Tableau d'honneur de la Faculté des études supérieures et postdorales, 2015-2016
La microfiltration (MF) est un procédé membranaire permettant de séparer les micelles de caséines (CN) des protéines sériques (PS) du lait grâce à des pores ayant un diamètre de 0,1 μm. Le rétentat obtenu est enrichi en CN, tandis que le perméat contient des PS sous forme native. La membrane céramique à gradient de perméabilité (GP) a été développée récemment dans le but de réduire l’encrassement à long terme, ce qui permet des flux de perméation élevés et une meilleure séparation des protéines. À ce jour, les conditions opératoires les plus efficientes pour réaliser la MF du lait n’ont pas été déterminées pour ce type de membrane. L’objectif de cette étude était donc de caractériser l’effet de différentes pressions transmembranaires (PTM), différents facteurs de concentration volumique (FCV) et de la diafiltration (DF) sur l’efficience du procédé. Un bilan de matière a été réalisé à la suite du dosage des solides totaux, ainsi que de l’azote total, non caséique et non protéique. La consommation énergétique du système de MF a également été mesurée in situ. Les résultats obtenus démontrent qu’un FCV de 1,5X permet d’obtenir la meilleure séparation des protéines, tout en ayant un flux de perméation plus élevé et une plus faible consommation énergétique. Lorsque le FCV est plus élevé, les pertes totales de CN dans le perméat et la consommation énergétique deviennent plus importantes, ce qui réduit la rentabilité du procédé. Les étapes de DF réduisent l’efficience du procédé en augmentant la durée de filtration et la quantité de perméat généré de façon considérable, sans permettre d’obtenir une quantité satisfaisante de PS supplémentaires dans le perméat. Les résultats obtenus pourront bénéficier aux transformateurs laitiers lors de la prise de décision quant à la pertinence d’effectuer la MF du lait avec la membrane céramique GP.

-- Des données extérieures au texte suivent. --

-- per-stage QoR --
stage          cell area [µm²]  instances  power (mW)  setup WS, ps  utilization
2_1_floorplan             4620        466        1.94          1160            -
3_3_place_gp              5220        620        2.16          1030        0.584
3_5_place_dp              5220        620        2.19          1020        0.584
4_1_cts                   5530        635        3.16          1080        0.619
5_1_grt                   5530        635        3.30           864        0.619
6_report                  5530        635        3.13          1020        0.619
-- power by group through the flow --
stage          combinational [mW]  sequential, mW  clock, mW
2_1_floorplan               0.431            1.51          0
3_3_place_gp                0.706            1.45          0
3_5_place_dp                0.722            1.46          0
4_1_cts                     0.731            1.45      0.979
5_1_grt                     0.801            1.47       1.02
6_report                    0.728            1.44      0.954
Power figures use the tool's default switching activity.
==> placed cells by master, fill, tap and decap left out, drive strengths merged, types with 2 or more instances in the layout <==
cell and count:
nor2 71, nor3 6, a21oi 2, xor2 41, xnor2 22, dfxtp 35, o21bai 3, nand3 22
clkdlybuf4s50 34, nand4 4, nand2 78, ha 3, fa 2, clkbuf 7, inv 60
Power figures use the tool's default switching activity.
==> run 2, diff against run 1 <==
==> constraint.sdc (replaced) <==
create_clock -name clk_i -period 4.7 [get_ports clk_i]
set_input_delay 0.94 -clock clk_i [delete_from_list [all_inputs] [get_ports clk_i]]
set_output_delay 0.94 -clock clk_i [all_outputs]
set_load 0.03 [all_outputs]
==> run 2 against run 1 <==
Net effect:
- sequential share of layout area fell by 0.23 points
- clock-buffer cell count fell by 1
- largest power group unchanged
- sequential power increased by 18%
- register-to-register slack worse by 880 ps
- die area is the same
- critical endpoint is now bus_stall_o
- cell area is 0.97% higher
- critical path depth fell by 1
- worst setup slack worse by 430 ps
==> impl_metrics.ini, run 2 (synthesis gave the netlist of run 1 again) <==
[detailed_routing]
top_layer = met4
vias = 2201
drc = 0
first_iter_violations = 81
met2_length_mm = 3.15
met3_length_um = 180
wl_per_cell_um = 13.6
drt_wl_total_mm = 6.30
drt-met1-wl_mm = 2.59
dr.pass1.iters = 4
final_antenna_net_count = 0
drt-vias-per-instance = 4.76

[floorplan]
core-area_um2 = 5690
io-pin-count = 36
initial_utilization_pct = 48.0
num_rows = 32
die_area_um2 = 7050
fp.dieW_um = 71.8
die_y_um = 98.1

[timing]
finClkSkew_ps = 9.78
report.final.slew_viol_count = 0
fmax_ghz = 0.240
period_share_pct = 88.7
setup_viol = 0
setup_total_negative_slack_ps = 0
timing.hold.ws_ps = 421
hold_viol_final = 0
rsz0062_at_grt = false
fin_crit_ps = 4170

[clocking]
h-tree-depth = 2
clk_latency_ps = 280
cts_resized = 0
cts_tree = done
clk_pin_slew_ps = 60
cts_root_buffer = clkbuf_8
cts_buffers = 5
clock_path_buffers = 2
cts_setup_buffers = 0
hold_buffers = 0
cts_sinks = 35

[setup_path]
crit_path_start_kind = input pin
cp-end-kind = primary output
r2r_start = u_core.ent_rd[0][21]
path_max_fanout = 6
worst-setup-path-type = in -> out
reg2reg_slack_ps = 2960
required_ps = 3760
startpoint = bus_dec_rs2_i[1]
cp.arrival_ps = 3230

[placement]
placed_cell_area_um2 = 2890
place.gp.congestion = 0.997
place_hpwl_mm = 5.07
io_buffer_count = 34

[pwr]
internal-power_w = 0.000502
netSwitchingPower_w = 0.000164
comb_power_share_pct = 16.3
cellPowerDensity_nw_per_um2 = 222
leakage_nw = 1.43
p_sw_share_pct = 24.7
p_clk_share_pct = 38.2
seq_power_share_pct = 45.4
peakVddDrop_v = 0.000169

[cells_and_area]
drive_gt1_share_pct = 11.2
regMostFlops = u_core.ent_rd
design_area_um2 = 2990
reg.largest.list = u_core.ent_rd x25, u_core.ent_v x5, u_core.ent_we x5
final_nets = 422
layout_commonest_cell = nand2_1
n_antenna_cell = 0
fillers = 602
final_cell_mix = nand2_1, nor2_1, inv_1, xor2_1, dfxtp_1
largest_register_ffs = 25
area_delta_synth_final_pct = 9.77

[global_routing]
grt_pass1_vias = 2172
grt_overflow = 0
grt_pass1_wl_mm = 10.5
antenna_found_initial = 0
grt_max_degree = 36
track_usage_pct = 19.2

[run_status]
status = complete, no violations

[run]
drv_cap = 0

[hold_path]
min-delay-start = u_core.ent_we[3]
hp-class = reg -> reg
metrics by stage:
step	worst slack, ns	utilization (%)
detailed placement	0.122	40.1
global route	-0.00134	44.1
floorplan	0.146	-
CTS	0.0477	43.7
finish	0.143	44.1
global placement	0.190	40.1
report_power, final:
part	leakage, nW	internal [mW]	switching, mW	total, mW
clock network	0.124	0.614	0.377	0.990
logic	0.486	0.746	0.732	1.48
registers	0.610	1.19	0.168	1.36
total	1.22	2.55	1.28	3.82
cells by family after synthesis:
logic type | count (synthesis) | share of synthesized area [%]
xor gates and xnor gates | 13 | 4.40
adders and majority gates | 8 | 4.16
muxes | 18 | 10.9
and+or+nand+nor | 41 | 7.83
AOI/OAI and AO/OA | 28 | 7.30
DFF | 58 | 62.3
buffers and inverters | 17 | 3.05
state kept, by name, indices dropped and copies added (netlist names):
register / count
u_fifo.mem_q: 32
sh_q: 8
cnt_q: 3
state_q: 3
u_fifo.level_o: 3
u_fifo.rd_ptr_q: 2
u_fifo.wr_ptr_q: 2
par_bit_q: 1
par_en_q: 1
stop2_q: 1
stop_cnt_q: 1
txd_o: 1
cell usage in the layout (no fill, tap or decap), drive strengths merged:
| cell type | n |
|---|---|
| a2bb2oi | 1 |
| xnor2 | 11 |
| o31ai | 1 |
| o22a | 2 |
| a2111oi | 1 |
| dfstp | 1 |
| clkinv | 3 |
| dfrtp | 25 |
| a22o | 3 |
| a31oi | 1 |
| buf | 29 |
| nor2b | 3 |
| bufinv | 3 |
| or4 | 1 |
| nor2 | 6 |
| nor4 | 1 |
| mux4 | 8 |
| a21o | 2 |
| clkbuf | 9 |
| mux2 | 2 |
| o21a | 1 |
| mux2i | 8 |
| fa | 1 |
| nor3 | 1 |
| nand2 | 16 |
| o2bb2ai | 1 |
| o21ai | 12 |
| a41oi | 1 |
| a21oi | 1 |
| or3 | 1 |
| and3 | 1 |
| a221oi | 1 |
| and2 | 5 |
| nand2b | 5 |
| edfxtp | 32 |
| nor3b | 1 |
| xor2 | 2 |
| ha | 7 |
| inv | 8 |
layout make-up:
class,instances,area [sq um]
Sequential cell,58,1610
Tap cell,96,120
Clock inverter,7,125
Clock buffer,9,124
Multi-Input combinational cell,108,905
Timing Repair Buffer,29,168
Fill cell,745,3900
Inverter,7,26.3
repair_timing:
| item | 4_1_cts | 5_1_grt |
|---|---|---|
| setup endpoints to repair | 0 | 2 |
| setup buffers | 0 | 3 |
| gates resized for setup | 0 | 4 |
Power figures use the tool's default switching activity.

Microfiltration (MF) is a membrane process used to separate casein (CN) micelles from serum proteins (SP) of milk using 0.1 μm pore diameter membranes. The resulting retentate is enriched in CN, while the permeate contains native SP. The graded permeability (GP) ceramic membrane has been recently developed to reduce long-term fouling, which improves permeation flux and protein separation. To date, the most efficient operating conditions to achieve MF of milk have not been determined for this type of membrane. The objective of this study was to characterize the effect of different transmembrane pressures (TMP), volumetric concentration factors (VCF) and diafiltration (DF) on the process efficiency. Mass balance measurements were carried out following the determination of total solids, total nitrogen, non-casein nitrogen and non-protein nitrogen. The in situ energy consumption of the MF system was also measured. Results obtained showed that a VCF of 1.5X provided the best separation of proteins, while allowing the highest permeation flux and the lowest energy consumption. When the VCF was higher, the total losses of CN in the permeate increased, as well as energy consumption, which reduces the process profitability. DF steps reduced the process efficiency by increasing the filtration time and the amount of permeate generated, without increasing significantly the transmission of additional SP in the permeate. Results will benefit dairy processors in decision making about the potential of MF of skim milk with GP membrane.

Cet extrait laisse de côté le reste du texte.